国土交通省は1月13日、2021年度下請取引等実態調査の結果を公表した。工期の適正化や現場技術者のルールの合理化などを図った建設業法改正(2020年10月1日施行)後、初の実態調査。下請負人に発注したことのある建設業者(1万2427業者)について、適正回答業者率(指導対象となる29の調査項目について、すべて適正な取引を行っていると回答した割合)は10.8%に止まり、未だ多数の建設業者が適正な取引を行っていない状況が従来同様だという実態が浮き彫りになった。「建設業の取引において重要な項目でも適正回答率は低い状況」だという。
調査対象は1万8000業者で、2020年10月1日~2021年6月30日の取引について、郵送による書面調査を実施した。回収率79.7%(1万4338業者)。調査内容は、元請負人と下請負人の間や発注者(施主)と元請負人の間の取引の実態等、▽見積方法(法定福利費、労務費、工期)の状況、▽約束手形の期間短縮や電子化の状況、▽技能労働者への賃金支払状況――等。
■技能労働者の賃金引上げ3.5ポイント増加
今回の調査で新規の設問項目の「労務費の内訳を明示した見積書」に関しては、67.3%が内訳を明示した見積書を交付していると回答。「工期」に関しては94.7%が、「追加工事等が生じた場合、工期変更を認めている」と回答した。また「約束手形」の手形期間を60日(予定・検討中も含む)としている建設業者は73.8%だった。

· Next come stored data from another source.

[src/rtl/irq_ctrl.sv]
// Interrupt controller for the single-cycle MIPS core: edge-captured pending bits,
// software mask, and an IDLE/REQ/SERVICE sequencer for the core's irq request.
module irq_ctrl #(
    parameter int NSRC = 4,
    parameter int CW   = $clog2(NSRC)
) (
    input  logic            clk,
    input  logic            rst_n,
    input  logic [NSRC-1:0] irq_src,
    input  logic            kernel,
    input  logic            take,
    input  logic            eret,
    input  logic            mask_we,
    input  logic [NSRC-1:0] mask_wdata,
    input  logic            clr_we,
    input  logic [NSRC-1:0] clr_wdata,
    output logic            irq,
    output logic [CW-1:0]   cause,
    output logic            in_service,
    output logic [NSRC-1:0] pending,
    output logic [NSRC-1:0] mask,
    output logic [15:0]     irq_cnt
);

    typedef enum logic [1:0] {
        IDLE    = 2'd0,
        REQ     = 2'd1,
        SERVICE = 2'd2
    } state_t;

    state_t          state_q, state_d;
    logic [NSRC-1:0] src_q, src_d;
    logic [NSRC-1:0] pend_q, pend_d;
    logic [NSRC-1:0] mask_q, mask_d;
    logic [CW-1:0]   cause_q, cause_d;
    logic            in_service_q, in_service_d;
    logic            irq_q, irq_d;
    logic [15:0]     irq_cnt_q, irq_cnt_d;

    logic [NSRC-1:0] rise;
    logic [NSRC-1:0] active;
    logic [NSRC-1:0] clr_bits;
    logic [NSRC-1:0] auto_clr;
    logic [CW-1:0]   sel;
    logic            any_active;
    logic            accept;

    assign rise       = irq_src & ~src_q;
    assign active     = pend_q & mask_q;
    assign any_active = |active;
    assign clr_bits   = clr_we ? clr_wdata : '0;
    assign accept     = (state_q == REQ) && take;

    // Lowest index wins: scan from the top so the last hit is the smallest.
    always_comb begin
        sel = '0;
        for (int i = NSRC - 1; i >= 0; i--) begin
            if (active[i]) begin
                sel = CW'(i);
            end
        end
    end

    // A take that races a withdrawal may see no active source; nothing to clear then.
    always_comb begin
        auto_clr = '0;
        if (accept && any_active) begin
            auto_clr = NSRC'(1) << sel;
        end
    end

    always_comb begin
        src_d  = irq_src;
        pend_d = (pend_q & ~clr_bits & ~auto_clr) | rise;
        mask_d = mask_we ? mask_wdata : mask_q;
    end

    always_comb begin
        state_d      = state_q;
        cause_d      = cause_q;
        in_service_d = in_service_q;
        irq_cnt_d    = irq_cnt_q;
        case (state_q)
            IDLE: begin
                if (any_active && !kernel) begin
                    state_d = REQ;
                end
            end
            REQ: begin
                if (take) begin
                    state_d      = SERVICE;
                    cause_d      = sel;
                    in_service_d = 1'b1;
                    if (irq_cnt_q != 16'hFFFF) begin
                        irq_cnt_d = irq_cnt_q + 16'd1;
                    end
                end else if (!any_active || kernel) begin
                    state_d = IDLE;
                end
            end
            SERVICE: begin
                if (eret) begin
                    state_d      = IDLE;
                    in_service_d = 1'b0;
                end
            end
            default: begin
                state_d = IDLE;
            end
        endcase
        irq_d = (state_d == REQ);
    end

    always_ff @(posedge clk or negedge rst_n) begin
        if (!rst_n) begin
            state_q      <= IDLE;
            src_q        <= '0;
            pend_q       <= '0;
            mask_q       <= '0;
            cause_q      <= '0;
            in_service_q <= 1'b0;
            irq_q        <= 1'b0;
            irq_cnt_q    <= '0;
        end else begin
            state_q      <= state_d;
            src_q        <= src_d;
            pend_q       <= pend_d;
            mask_q       <= mask_d;
            cause_q      <= cause_d;
            in_service_q <= in_service_d;
            irq_q        <= irq_d;
            irq_cnt_q    <= irq_cnt_d;
        end
    end

    assign irq        = irq_q;
    assign cause      = cause_q;
    assign in_service = in_service_q;
    assign pending    = pend_q;
    assign mask       = mask_q;
    assign irq_cnt    = irq_cnt_q;

endmodule

[config.mk]
export PLATFORM = sky130hd
export DESIGN_NAME = irq_ctrl
export DESIGN_NICKNAME = d
export VERILOG_FILES = /design/src/rtl/irq_ctrl.sv
export SDC_FILE = /design/constraint.sdc
export NUM_CORES = 1
export LEC_CHECK = 0
export BUFFER_PORTS_ARGS = -buffer_cell sky130_fd_sc_hd__buf_2
export CORE_ASPECT_RATIO = 0.9
export CORE_MARGIN = 4
export CORE_UTILIZATION = 34
export DETAILED_ROUTE_END_ITERATION = 12
export GPL_ROUTABILITY_DRIVEN = 0
export PLACE_DENSITY = 0.53
export SLEW_MARGIN = 25
export SYNTH_ARGS = -nofsm -noshare
export SYNTH_HDL_FRONTEND = slang
export SYNTH_SLANG_ARGS = --single-unit
[constraint.sdc]
create_clock -name clk -period 2.9 [get_ports clk]
set_input_delay 0.145 -clock clk [delete_from_list [all_inputs] [get_ports clk]]
set_output_delay 0.145 -clock clk [all_outputs]
set_load 0.03 [all_outputs]
==> results of run 1 <==
sequential cells by signal, summed over array words and instances, names as in the netlist:
signal,flops
irq_cnt,16
mask,4
pending,4
src_q,4
cause,2
state_q,2
in_service,1
irq,1
kinds of logic (layout without fill, tap and decap cells):
group,Yosys count,in the layout
buffers and inverters,9,67
AO/OA/AOI/OAI,16,16
XOR/XNOR,15,15
flip-flops,34,34
adder cells (fa/ha/maj),1,1
AND/OR/NAND/NOR,51,51
multiplexers,5,5
cells in the mapped netlist (all sizes together), types with 2 or more instances:
cell type / number / area, µm²
a32o: 2 / 20.0
nor2: 6 / 22.5
nand3: 11 / 55.1
xor2: 8 / 70.1
nor3: 7 / 45.0
mux2: 5 / 56.3
inv: 8 / 30.0
nand4: 5 / 37.5
xnor2: 7 / 61.3
nand2: 17 / 63.8
dfrtp: 34 / 851
a31oi: 3 / 18.8
o21ai: 6 / 30.0
area by class of cell:
type                    count  area [µm²]
fillers                   402        2200
multi-input cells          88         573
inverters                   8        30.0
clock buffers               5        68.8
well taps                  48        60.1
flip-flops and latches     34         851
repair buffers             51         280
clock inverters             3        40.0
where the power goes:
group          leakage (nW)  total, mW  internal (mW)  switching [mW]
sequential            0.425      0.618          0.544          0.0740
clock                0.0579      0.422          0.253           0.170
combinational         0.496      0.345          0.117           0.228
total                 0.978       1.39          0.914           0.471
through the flow:
| step | worst slack, ns | hold WS [ns] | power [mW] | std cells |
|---|---|---|---|---|
| after CTS | 0.907 | 0.0837 | 1.41 | 237 |
| after floorplan | 0.823 | -0.151 | 0.846 | 131 |
| final | 0.901 | 0.0907 | 1.39 | 237 |
| after global routing | 0.778 | 0.0886 | 1.46 | 237 |
| after global placement | 1.03 | 0.253 | 0.965 | 224 |
| after detailed placement | 0.926 | 0.263 | 0.972 | 224 |
how the worst min path moves through the flow:
| stage | to | slack [ns] | cells past startpoint |
|---|---|---|---|
| finish | mask[1] | 0.09 | 2 |
| global route | mask[1] | 0.09 | 2 |
| CTS | mask[1] | 0.08 | 2 |
| detailed placement | pending[3] | 0.26 | 1 |
| global placement | src_q[3] | 0.25 | 1 |
| floorplan | cause[0] | -0.15 | 0 |
worst max-delay path: cells and delay by family (launching register included):
| kind | cells | cell delay [ns] |
|---|---|---|
| and+or+nand+nor | 2 | 0.56 |
| DFF | 1 | 0.43 |
| muxes | 1 | 0.35 |
| AOI/OAI and AO/OA | 1 | 0.33 |
| adders and majority gates | 1 | 0.21 |
metal layers:
layer | global-route usage, % | vias to the layer above
li1 | - | 566
met1 | 16.4 | 548
met2 | 19.5 | 22
met3 | 5.15 | 2
met4 | 2.96 | 0
met5 | 0 | -
==> impl_metrics.yaml, run 1 <==
worst_setup_path:
  crit_required_ns: 3.07
  cp-start-kind: "flip-flop"
  crit_chain: "ha_1, nand4_1, nor3_1, a31o_2, mux2_2"
  cpPeakStageDelay_ns: 0.43
  reg2reg_from: "irq_cnt[0]"
  end_kind: "flip-flop"
  cp_max_fo: 8
  r2r_slack_ns: 0.90
  crit_type: "flip-flop to flip-flop"
  rr_endpoint: "irq_cnt[1]"
  cpMaxStageDelayCell: "dfrtp_1"
  worstSetupEndpoint: "irq_cnt[1]"
  cp-startpoint: "irq_cnt[0]"
  r2r_cells: 5
  critPathArrivalTime_ns: 2.17
synth:
  ys_seq_area_share_pct: 58.3
  synth.distinct_cells: 27
  muxShareOfSynthArea_pct: 3.86
  synth_top_family_by_area: "simple AND/OR/NAND/NOR gates"
  synthesis.nets: 151
  ys_async_sr_fraction_pct: 100
  synthCells: 131
  ys_ff_latch: 34
  synth_xor_area_share_pct: 9.01
  synth_ff_type: "dfrtp_1"
  synthAdderAreaFrac_pct: 0.858
  yosysWarningCount: 0
  netlist_area_mm2: 0.00146
  synth_compound_area_share_pct: 7.38
  synthSimpleGateAreaFrac_pct: 18.2
  synth_edf_count: 0
  avgSynthCellArea_um2: 11.1
cells_and_area:
  synthToLayoutAreaGrowth_pct: 30.4
  final_common_cell: "buf_2"
  fin_nets: 208
  antennaDiodeCount: 0
  fin_util_pct: 46.4
  drive_above_1_share_pct: 33.9
  layout_common_cells: "buf_2 (46), dfrtp_1 (34), nand2_1 (17), nand3_1 (11)"
  final_cell_area_mm2: 0.00190
global_routing:
  grt_usage_pct: 12.6
  grt_pass1_wl_mm: 5.41
  grt_pass1_vias: 1115
  grt_max_degree: 35
  globalRouteOverflowTotal: 0
  antenna_found_initial: 0
flow_run:
  max-cap-violations: 0
routing:
  drt_first_pass_iters: 4
  drt_iter0_drc: 51
  routed.top_layer: "met4"
  drc: 0
  vias: 1138
  route.met2.wl_mm: 1.53
  wl_met1_mm: 1.46
  vias_per_cell: 4.80
  ant_nets: 0
  routed_wl_mm: 3.17
  dr_wl_met3_um: 170
  routedWlPerCell_um: 13.4
clock_network:
  cts.sinks: 34
  cts-htree-levels: 2
  postCtsSetupRepairBufs: 0
  ctsHoldBuffers: 5
  cts_buffers: 5
  clk_latency_ns: 0.28
  cts-root-buf: "clkbuf_8"
  post_cts_resized: 0
  clk_pin_slew_ns: 0.07
  cts_tree: "yes"
  clockBufferDepth: 2
placement:
  dp_hpwl_mm: 2.41
  io_buffers: 46
  placed_area_mm2: 0.00174
timing:
  hold_viol_final: 0
  finClkSkew_ns: 0.00531
  relSlewSlack_pct: 49.7
  setup-tns-final_ns: 0
  slew_viol_final: 0
  fmax_mhz: 500
  worst_slew_pin_slew_ns: 0.755
  fin_crit_ns: 2.00
  period_share_pct: 68.9
  rsz0062_at_grt: "false"
  finalSetupViolations: 0
die:
  start_util_pct: 35.6
  die_h_um: 70.1
  dieArea_mm2: 0.00540
  boundaryPins: 47
  fp-row-count: 22
  core_area_mm2: 0.00410
  fp.dieW_um: 77.1
worst_hold_path:
  hp-class: "primary input to flip-flop"
  min-delay-start: "mask_wdata[1]"
power:
  powerDensity_mw_per_mm2: 728
  leakagePower_nw: 0.978
  ir_drop_v: 0.000260
run_status:
  outcome: "complete, no violations"
Power figures use the tool's default switching activity.
==> run 2: changes to the inputs <==
==> constraint.sdc (replaced) <==
create_clock -name clk -period 2 [get_ports clk]
set_input_delay 0.1 -clock clk [delete_from_list [all_inputs] [get_ports clk]]
set_output_delay 0.1 -clock clk [all_outputs]
set_load 0.03 [all_outputs]
==> run 2 against run 1 <==
Core utilization is 0.24 points lower. Sequential share of layout area increased by 0.37 points. Combinational power rose by 45%. Clock skew down 0.00097 ns. Largest cell class unchanged.
==> impl_metrics.yaml, run 2 (synthesis results as in run 1) <==
die:
  dieArea_mm2: 0.00540
  start_util_pct: 35.6
  fp.dieW_um: 77.1
  fp-row-count: 22
  core_area_mm2: 0.00410
  die_h_um: 70.1
  boundaryPins: 47
power:
  leakagePower_nw: 0.967
  p_int_mw: 1.24
  powerDensity_mw_per_mm2: 1010
  pwr-share-seq_pct: 47.1
  swShare_pct: 35.1
  switching_power_mw: 0.671
  ir_drop_v: 0.000429
  clkPwrFrac_pct: 26.8
  combPwrFrac_pct: 26.1
worst_setup_path:
  reg2reg_from: "irq_cnt[0]"
  cp-startpoint: "irq_cnt[0]"
  crit_buf_inv: 0
  crit_chain: "ha_1, nand4_1, nor3_2, a31o_2, mux2_2"
  cp_top_family: "simple AND/OR/NAND/NOR gates"
  crit_required_ns: 2.16
  r2r_cells: 5
  cp-start-kind: "flip-flop"
  cpPeakStageDelay_ns: 0.40
  rr_endpoint: "irq_cnt[1]"
  cpMaxStageDelayCell: "dfrtp_2"
  path_depth: 5
  critPathArrivalTime_ns: 1.97
  end_kind: "flip-flop"
  cp_max_fo: 8
  crit_type: "flip-flop to flip-flop"
  worstSetupEndpoint: "irq_cnt[1]"
  r2r_slack_ns: 0.20
routing:
  ant_nets: 0
  drc: 0
  vias: 1139
  routed_wl_mm: 3.19
  vias_per_cell: 4.81
  drt_first_pass_iters: 4
  routedWlPerCell_um: 13.5
  drt_iter0_drc: 68
placement:
  io_buffers: 46
  dp_hpwl_mm: 2.34
  dp.cells: 224
  placed_area_mm2: 0.00175
cells_and_area:
  fin_nets: 208
  final_cell_area_mm2: 0.00189
  fin_cells: 237
  drive_above_1_share_pct: 34.9
  synthToLayoutAreaGrowth_pct: 29.8
  largest_reg_flops: 16
  final_common_cell: "buf_2"
  antennaDiodeCount: 0
  layout_common_cells: "buf_2 (46), dfrtp_1 (32), nand2_1 (17), nand3_1 (11)"
clock_network:
  cts_tree: "yes"
  clk_latency_ns: 0.28
  cts_buffers: 5
  cts-htree-levels: 2
  clockBufferDepth: 2
  postCtsSetupRepairBufs: 0
  cts.sinks: 34
  clk_pin_slew_ns: 0.07
  cts-root-buf: "clkbuf_8"
timing:
  setup-tns-final_ns: 0
  relSlewSlack_pct: 51.0
  finClkSkew_ns: 0.00434
  fmax_mhz: 554
  period_share_pct: 90.2
  fin_crit_ns: 1.80
  slew_viol_final: 0
  finalSetupViolations: 0
  rsz0062_at_grt: "false"
  worst_slew_pin_slew_ns: 0.736
  hold_viol_final: 0
global_routing:
  grt_usage_pct: 12.5
  grt_pass1_wl_mm: 5.42
  globalRouteOverflowTotal: 0
  antenna_found_initial: 0
  grt_max_degree: 35
  grt_pass1_vias: 1122
worst_hold_path:
  hp-class: "primary input to flip-flop"
run_status:
  outcome: "complete, no violations"
flow_run:
  max-cap-violations: 0
## run 2: area by class of cell
class | count | area [µm²]
Clock buffer | 7 | 86.3
Clock inverter | 1 | 5.00
Fill cell | 413 | 2210
Inverter | 8 | 30.0
Multi-Input combinational cell | 88 | 578
Sequential cell | 34 | 853
Tap cell | 48 | 60.1
Timing Repair Buffer | 51 | 280
## run 2: per-layer routing
metal / vias up / routed length, µm / GRT usage [%]
met5: - / 0 / 0
met4: 0 / 33 / 4.15
met3: 4 / 198 / 4.77
met2: 30 / 1460 / 18.8
met1: 539 / 1500 / 16.6
li1: 566 / - / -
## run 2: how the worst min path moves through the flow
stage	depth (start not counted)	to	start	slack, ns
2_1_floorplan	0	cause[0]	rst_n	-0.20
3_3_place_gp	1	src_q[3]	rst_n	0.21
3_5_place_dp	1	pending[3]	rst_n	0.22
4_1_cts	2	mask[3]	mask_wdata[3]	0.04
5_1_grt	2	mask[3]	mask_wdata[3]	0.04
6_report	2	mask[3]	mask_wdata[3]	0.05
## run 2: power by group through the flow
stage / sequential, mW / combinational, mW / clock (mW)
floorplan: 1.08 / 0.151 / 0
global placement: 0.905 / 0.498 / 0
detailed placement: 0.913 / 0.499 / 0
CTS: 0.902 / 0.508 / 0.534
global route: 0.917 / 0.545 / 0.568
finish: 0.901 / 0.499 / 0.512
## run 2: what timing repair did
item / in CTS / in global routing
hold buffers: 5 / 0
gates resized for setup: 0 / 1
setup endpoints to repair: 0 / 1
endpoints found under the hold margin: 38 / 0
## run 2: through the flow
stage	hold slack [ns]	total power [mW]	util, %	setup WS (ns)
floorplan	-0.196	1.23	-	0.0350
global placement	0.209	1.40	42.6	0.156
detailed placement	0.218	1.41	42.6	0.107
CTS	0.0419	1.94	46.0	0.0994
global route	0.0404	2.03	46.2	0.0305
finish	0.0498	1.91	46.2	0.196
## run 2: worst reg2reg max path, cell delays in order, from the launching register on
cell and delay, ns:
dfrtp_2 0.40, ha_1 0.20, nand4_1 0.16, nor3_2 0.29, a31o_2 0.29, mux2_2 0.35
==> run 3: changes to the inputs <==
--- a/config.mk
+++ b/config.mk
@@ -12,6 +12,7 @@
 export DETAILED_ROUTE_END_ITERATION = 12
 export GPL_ROUTABILITY_DRIVEN = 0
 export PLACE_DENSITY = 0.53
+export SETUP_SLACK_MARGIN = 0.2
 export SLEW_MARGIN = 25
 export SYNTH_ARGS = -nofsm -noshare
 export SYNTH_HDL_FRONTEND = slang
==> run 3 against run 2 <==
Hold slack better by 0.00060 ns. Global-route usage up 0.49 points. Total power up 1.3%. Sequential share of layout area down 0.36 points. Via count down 0.70%. Non-clock buffer count unchanged. Highest routed layer unchanged. Clock power about the same. Critical path depth unchanged. Design area up 1.4%. Die area unchanged. Largest power group unchanged.
==> impl_metrics.yaml, run 3 (synthesis results as in run 1) <==
placement:
  dp_hpwl_mm: 2.39
  post-place-ws_ns: 0.257
  io_buffers: 46
  placed_area_mm2: 0.00177
clock_network:
  cts_buffers: 5
  cts_tree: "yes"
  cts-root-buf: "clkbuf_8"
  clk_pin_slew_ns: 0.07
  clk_latency_ns: 0.28
  cts.sinks: 34
  cts-htree-levels: 2
  clockBufferDepth: 2
global_routing:
  grt_max_degree: 35
  antenna_found_initial: 0
  globalRouteOverflowTotal: 0
  grt_pass1_wl_mm: 5.58
  grt_pass1_vias: 1146
  grt_usage_pct: 13.0
timing:
  layout_setup_ws_ns: 0.270
  setup-tns-final_ns: 0
  period_share_pct: 86.5
  fin_crit_ns: 1.73
  worst_slew_pin_slew_ns: 0.749
  rsz0062_at_grt: "true"
  finalSetupViolations: 0
  slew_viol_final: 0
  whs_ns: 0.0504
  hold_viol_final: 0
  finClkSkew_ns: 0.00622
  relSlewSlack_pct: 50.1
  fmax_mhz: 578
power:
  ir_drop_v: 0.000392
  leakagePower_nw: 0.964
  powerDensity_mw_per_mm2: 1010
cells_and_area:
  final_cell_area_mm2: 0.00192
  synthToLayoutAreaGrowth_pct: 31.6
  fin_util_pct: 46.8
  fin_nets: 208
  final_common_cell: "buf_2"
  largest_reg_flops: 16
  antennaDiodeCount: 0
  drive_above_1_share_pct: 37.6
  layout_common_cells: "buf_2 (46), dfrtp_1 (28), nand2_1 (17), nand3_1 (11)"
die:
  fp-row-count: 22
  die_h_um: 70.1
  core_area_mm2: 0.00410
  boundaryPins: 47
  dieArea_mm2: 0.00540
  start_util_pct: 35.6
  fp.dieW_um: 77.1
routing:
  routed_wl_mm: 3.19
  vias: 1131
  drt_iter0_drc: 68
  ant_nets: 0
  vias_per_cell: 4.77
  routedWlPerCell_um: 13.4
  drc: 0
  drt_first_pass_iters: 4
worst_setup_path:
  crit_required_ns: 2.17
  end_kind: "flip-flop"
  cp-start-kind: "flip-flop"
  cp_max_fo: 5
  r2r_cells: 5
  critPathArrivalTime_ns: 1.90
  crit_type: "flip-flop to flip-flop"
worst_hold_path:
  hp-class: "primary input to flip-flop"
  min_path_cells: 2
flow_run:
  max-cap-violations: 0
run_status:
  outcome: "complete, no violations"
run 3: cell counts in the layout (fill, tap and decap cells not counted):
Identical to the previous run, type by type.
run 3: through the flow:
step,power [mW],instances
after CTS,1.97,237
after global routing,2.06,237
final,1.94,237
after detailed placement,1.44,224
after global placement,1.43,224
after floorplan,1.25,131
run 3: worst max-delay path, stage by stage (launching register included):
cell,delay (ns)
dfrtp_2,0.42
nand4_2,0.14
or4b_4,0.52
nor3_2,0.25
nand4_1,0.15
xnor2_1,0.14
run 3: per-layer routing:
layer	vias to the layer above	global-route usage [%]	share of wire, %	wire length, µm
met4	0	5.34	1.3	40
li1	567	-	-	-
met3	4	4.64	4.6	145
met1	537	18.0	49	1570
met5	-	0	0	0
met2	23	18.4	45	1430
run 3: worst paths after layout:
check	start	endpoint	slack, ns
max	irq_cnt[4]	irq_cnt[15]	0.27
min	mask_wdata[1]	mask[1]	0.05
max reg2reg	irq_cnt[4]	irq_cnt[15]	0.27
min reg2reg	src_q[2]	pending[2]	0.41
max in group asynchronous	rst_n	irq_cnt[7]	1.06
min in group asynchronous	rst_n	pending[3]	0.42
run 3: repair_timing:
item	4_1_cts	5_1_grt
hold buffers	5	0
buffers inserted	0	0
endpoints found under the setup margin	0	4
endpoints found under the hold margin	38	0
resized for setup	0	1
run 3: power by group:
group / internal, mW / switching (mW)
logic: 0.181 / 0.328
clock network: 0.277 / 0.236
registers: 0.795 / 0.120
total: 1.25 / 0.684
run 3: area by class of cell:
type                       instances  area [µm²]
clock buffer                       7        86.3
clock inverter                     1        5.00
fill                             396        2180
inverter                           8        30.0
multi-input combinational         88         599
sequential                        34         858
tap                               48        60.1
timing repair buffer              51         280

技能労働者への賃金支払状況について、「賃金水準を引き上げた(引き上げる予定がある)」との回答は82.8 %で、前年度から3.5ポイント増加。理由としては、「技能労働者の技能と経験に応じて給与を引き上げ、処遇を改善する必要があると考えたため」が39.4%で最も多かった。
国交省は、指導対象調査項目について、不適正な取引に該当する回答をした1万1084業者に対し、指導票を発送し、是正措置を講じるよう指導。さらに、必要に応じて、許可行政庁による立入検査等を実施する。また、講習会の場を設けるなど、建設業法令遵守の周知徹底を図っていくとしている。